Now this is what you call a spectacular start to the year.

Mulvaney Capital Management’s Global Markets Fund posted a hard-to-believe 51 percent gain in March. As a result, the fund headed by Paul Mulvaney is up 124.41 percent for the first quarter, according to the firm’s March client tear sheet, seen by Institutional Investor.

The first-quarter gains are multiples of those of Mulvaney’s peers in what is shaping up to be one of the best years ever for commodity trading advisors, also called managed futures funds.

The U.K.-based Mulvaney Global Markets Fund is a systematic long-term trend–following program. It manages a total of $465 million, per the firm’s document. Mulvaney declined to comment.

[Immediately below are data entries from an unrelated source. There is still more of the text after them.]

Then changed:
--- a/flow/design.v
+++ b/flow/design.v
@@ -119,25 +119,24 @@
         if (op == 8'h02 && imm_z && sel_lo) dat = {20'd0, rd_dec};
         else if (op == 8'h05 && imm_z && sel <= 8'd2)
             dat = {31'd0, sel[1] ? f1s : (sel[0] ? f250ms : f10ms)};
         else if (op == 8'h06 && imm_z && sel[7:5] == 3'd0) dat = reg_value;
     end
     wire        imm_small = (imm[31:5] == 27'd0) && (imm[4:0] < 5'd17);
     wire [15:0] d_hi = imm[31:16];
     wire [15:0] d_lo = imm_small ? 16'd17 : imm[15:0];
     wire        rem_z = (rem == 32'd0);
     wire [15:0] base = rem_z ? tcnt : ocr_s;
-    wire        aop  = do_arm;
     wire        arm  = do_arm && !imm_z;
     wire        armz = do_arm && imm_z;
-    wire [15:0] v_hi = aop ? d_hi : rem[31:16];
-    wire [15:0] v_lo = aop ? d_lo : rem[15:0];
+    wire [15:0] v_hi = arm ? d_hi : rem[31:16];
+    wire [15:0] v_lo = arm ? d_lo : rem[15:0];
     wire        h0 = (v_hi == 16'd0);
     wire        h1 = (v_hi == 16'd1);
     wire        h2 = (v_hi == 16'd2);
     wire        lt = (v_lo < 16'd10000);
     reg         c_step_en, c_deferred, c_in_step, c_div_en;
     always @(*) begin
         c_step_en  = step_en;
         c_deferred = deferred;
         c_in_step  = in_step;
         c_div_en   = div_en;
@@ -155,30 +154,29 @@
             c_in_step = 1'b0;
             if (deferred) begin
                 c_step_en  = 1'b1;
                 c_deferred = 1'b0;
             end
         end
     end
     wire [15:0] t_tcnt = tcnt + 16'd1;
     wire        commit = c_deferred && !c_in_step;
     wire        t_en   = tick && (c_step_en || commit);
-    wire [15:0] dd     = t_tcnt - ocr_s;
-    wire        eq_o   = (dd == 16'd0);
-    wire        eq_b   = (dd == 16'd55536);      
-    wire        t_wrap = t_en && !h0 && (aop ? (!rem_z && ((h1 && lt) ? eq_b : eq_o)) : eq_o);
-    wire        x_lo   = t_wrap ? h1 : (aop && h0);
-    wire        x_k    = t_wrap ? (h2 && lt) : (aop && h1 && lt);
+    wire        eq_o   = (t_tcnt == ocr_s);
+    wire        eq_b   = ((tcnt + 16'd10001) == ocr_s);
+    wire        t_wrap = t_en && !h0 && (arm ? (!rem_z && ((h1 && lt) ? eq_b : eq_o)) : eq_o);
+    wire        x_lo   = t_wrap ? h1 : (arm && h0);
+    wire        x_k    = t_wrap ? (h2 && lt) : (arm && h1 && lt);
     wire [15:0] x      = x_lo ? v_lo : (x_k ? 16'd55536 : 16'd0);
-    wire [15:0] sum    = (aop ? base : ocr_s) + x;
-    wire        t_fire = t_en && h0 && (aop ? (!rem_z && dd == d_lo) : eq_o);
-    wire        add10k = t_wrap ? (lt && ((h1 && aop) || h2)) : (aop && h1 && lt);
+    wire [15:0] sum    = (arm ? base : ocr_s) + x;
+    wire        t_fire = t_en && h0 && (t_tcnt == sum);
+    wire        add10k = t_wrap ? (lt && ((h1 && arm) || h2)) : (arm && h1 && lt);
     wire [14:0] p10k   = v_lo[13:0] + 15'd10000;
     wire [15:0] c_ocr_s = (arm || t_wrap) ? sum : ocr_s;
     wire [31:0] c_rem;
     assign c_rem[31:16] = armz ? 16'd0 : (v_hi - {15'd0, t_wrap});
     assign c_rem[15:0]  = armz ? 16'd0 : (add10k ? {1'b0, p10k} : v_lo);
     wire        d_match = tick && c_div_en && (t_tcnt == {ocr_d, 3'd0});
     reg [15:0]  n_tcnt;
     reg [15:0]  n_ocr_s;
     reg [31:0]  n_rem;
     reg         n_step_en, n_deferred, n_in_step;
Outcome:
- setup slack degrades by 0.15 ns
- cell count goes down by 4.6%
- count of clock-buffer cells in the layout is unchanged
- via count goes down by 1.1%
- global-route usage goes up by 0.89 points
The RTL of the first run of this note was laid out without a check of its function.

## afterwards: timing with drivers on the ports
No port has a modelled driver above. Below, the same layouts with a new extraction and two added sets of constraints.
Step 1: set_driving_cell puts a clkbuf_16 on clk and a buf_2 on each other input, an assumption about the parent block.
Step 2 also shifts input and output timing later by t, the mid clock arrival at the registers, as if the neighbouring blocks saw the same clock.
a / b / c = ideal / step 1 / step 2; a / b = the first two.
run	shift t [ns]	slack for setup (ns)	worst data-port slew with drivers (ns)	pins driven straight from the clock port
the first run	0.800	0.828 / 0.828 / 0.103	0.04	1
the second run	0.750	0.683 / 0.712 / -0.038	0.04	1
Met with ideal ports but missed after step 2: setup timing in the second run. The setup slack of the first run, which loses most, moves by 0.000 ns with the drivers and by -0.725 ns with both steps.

The fund’s portfolio is primarily made up of agricultural, energy, metal, and financial futures, according to the firm’s website. More specifically, Mulvaney’s managed futures strategy, the Mulvaney Capital Global Diversified Program, invests in metals, energy, crops, livestock, currencies, interest rates, and stock indices. It is not only uncorrelated to equities and most alternative-asset classes, it also has a negative correlation to the major stock indices, a hedge fund database shows.

This was underscored in 2008, the year of the financial crisis and the stock market meltdown, when Mulvaney had posted a triple-digit gain. The program finished up nearly 109 percent that year.

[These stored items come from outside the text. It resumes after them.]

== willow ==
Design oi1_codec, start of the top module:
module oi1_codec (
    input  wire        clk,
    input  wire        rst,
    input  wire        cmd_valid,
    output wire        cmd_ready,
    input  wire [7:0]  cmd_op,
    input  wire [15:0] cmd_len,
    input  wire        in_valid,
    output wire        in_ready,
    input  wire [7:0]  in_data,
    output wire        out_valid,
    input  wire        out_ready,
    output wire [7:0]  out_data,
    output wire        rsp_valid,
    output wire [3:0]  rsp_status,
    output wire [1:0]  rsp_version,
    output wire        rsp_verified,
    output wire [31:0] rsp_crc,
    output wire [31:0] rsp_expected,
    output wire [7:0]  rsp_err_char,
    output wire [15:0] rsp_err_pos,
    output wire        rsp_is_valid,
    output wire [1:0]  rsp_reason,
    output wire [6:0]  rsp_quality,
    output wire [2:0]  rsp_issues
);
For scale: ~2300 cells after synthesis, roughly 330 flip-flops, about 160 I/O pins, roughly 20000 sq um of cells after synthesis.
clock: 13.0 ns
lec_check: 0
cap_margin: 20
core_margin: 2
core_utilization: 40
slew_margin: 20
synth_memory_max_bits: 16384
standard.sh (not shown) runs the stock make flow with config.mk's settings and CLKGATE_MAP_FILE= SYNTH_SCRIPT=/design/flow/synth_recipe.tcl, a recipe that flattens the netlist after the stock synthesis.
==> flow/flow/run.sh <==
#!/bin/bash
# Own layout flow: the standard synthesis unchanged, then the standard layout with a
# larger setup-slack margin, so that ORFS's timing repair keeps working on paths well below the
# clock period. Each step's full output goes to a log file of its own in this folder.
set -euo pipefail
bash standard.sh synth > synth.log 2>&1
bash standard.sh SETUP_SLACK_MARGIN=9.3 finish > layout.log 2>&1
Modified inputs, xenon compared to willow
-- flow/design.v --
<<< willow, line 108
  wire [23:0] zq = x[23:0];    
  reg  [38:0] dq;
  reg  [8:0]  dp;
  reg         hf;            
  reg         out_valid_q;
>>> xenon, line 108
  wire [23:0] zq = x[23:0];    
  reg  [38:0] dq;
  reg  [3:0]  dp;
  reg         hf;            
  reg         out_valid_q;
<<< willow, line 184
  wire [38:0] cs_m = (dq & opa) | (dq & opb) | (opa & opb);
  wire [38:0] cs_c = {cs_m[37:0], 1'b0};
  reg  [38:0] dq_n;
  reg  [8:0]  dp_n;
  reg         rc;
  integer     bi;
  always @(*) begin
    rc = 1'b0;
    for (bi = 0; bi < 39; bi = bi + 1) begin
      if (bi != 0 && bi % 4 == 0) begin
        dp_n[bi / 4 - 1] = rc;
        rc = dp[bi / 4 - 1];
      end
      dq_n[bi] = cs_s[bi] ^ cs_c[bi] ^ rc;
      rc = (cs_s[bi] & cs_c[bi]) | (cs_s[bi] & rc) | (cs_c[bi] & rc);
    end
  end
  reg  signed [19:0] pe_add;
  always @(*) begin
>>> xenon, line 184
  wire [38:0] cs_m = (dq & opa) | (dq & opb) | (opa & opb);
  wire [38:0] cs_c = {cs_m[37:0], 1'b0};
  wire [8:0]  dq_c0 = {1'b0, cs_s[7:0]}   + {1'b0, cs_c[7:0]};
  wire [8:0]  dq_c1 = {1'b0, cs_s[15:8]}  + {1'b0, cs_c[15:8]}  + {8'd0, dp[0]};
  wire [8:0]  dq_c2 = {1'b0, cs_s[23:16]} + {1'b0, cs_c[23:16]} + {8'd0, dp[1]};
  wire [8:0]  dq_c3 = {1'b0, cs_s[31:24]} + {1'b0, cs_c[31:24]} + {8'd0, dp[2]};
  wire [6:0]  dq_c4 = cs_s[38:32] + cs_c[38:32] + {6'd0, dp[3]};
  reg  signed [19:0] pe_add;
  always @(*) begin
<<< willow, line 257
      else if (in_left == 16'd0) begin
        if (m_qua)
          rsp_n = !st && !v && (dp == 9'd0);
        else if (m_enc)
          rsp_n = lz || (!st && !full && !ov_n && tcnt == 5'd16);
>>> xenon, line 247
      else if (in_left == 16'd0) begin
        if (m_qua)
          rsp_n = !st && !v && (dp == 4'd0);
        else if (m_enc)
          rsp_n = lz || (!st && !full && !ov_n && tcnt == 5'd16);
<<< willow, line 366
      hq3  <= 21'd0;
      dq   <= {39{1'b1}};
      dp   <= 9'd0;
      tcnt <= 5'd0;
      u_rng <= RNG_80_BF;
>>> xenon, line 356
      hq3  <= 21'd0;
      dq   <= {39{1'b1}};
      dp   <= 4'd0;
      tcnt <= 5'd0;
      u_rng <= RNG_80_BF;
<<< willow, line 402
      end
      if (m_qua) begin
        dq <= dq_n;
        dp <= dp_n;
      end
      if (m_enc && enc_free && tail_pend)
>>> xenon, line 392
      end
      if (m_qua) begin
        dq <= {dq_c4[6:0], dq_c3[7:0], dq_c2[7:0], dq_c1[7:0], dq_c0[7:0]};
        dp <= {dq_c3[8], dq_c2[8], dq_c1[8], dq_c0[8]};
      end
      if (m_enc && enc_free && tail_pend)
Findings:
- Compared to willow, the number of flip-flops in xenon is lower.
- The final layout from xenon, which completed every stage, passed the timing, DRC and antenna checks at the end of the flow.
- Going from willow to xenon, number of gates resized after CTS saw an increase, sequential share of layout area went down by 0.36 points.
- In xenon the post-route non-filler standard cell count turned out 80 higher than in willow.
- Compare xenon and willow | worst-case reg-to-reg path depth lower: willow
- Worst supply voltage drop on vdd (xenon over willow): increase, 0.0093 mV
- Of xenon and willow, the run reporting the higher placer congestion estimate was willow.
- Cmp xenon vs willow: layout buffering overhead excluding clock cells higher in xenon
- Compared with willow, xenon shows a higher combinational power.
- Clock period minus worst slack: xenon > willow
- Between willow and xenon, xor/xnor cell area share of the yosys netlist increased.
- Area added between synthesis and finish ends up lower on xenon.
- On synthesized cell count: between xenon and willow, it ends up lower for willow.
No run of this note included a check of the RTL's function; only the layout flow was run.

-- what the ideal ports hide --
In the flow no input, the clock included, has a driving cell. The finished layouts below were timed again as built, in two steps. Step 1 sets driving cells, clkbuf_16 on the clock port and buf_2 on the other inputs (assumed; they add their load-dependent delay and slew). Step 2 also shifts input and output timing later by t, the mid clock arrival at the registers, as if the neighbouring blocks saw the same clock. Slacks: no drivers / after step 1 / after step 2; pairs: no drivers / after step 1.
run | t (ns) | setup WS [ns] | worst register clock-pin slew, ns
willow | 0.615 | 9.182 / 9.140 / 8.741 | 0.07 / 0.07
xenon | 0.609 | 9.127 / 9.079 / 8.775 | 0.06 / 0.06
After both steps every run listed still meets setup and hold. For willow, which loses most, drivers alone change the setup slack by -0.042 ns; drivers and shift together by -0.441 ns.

Since its 1999 inception, the fund has posted a compounded annualized gain of more than 19.57 percent, according to the firm.

Since its inception in July 2012, the strategy has compounded at 24.71 percent, according to the firm.

The Global Markets Fund was up 51.1 percent in 2023, about 89 percent in 2022, and approximately 33 percent the previous year. Its worst drawdown was 45 percent, according to the hedge fund database.

In March and for the quarter, the bulk of the gains were driven by what the firm calls “soft” commodities. They accounted for about 51.6 percent of the month’s performance and 121 percent of the three-month period’s performance, per the firm’s document. Stock indices were responsible for 30 percentage points of first-quarter performance. Metals, interest rates, and livestock detracted from quarterly performance, the document says.

Paul Mulvaney graduated from Manchester University in 1985 with a first-class honors degree in computer science and mathematics and earned an MSc with distinction the following year at Imperial College London. His master’s thesis was on computerized arbitrage models for interest and exchange rate trading.

After graduating, Mulvaney held positions in derivatives and foreign exchange trading at Midland Montagu, Bankers Trust Co., and NatWest Markets. In 1993, he joined Merrill Lynch, where he managed several of the firm’s major options portfolios, including global foreign exchange options and exotic commodity options. Mulvaney left there in 1999 to found Mulvaney Capital.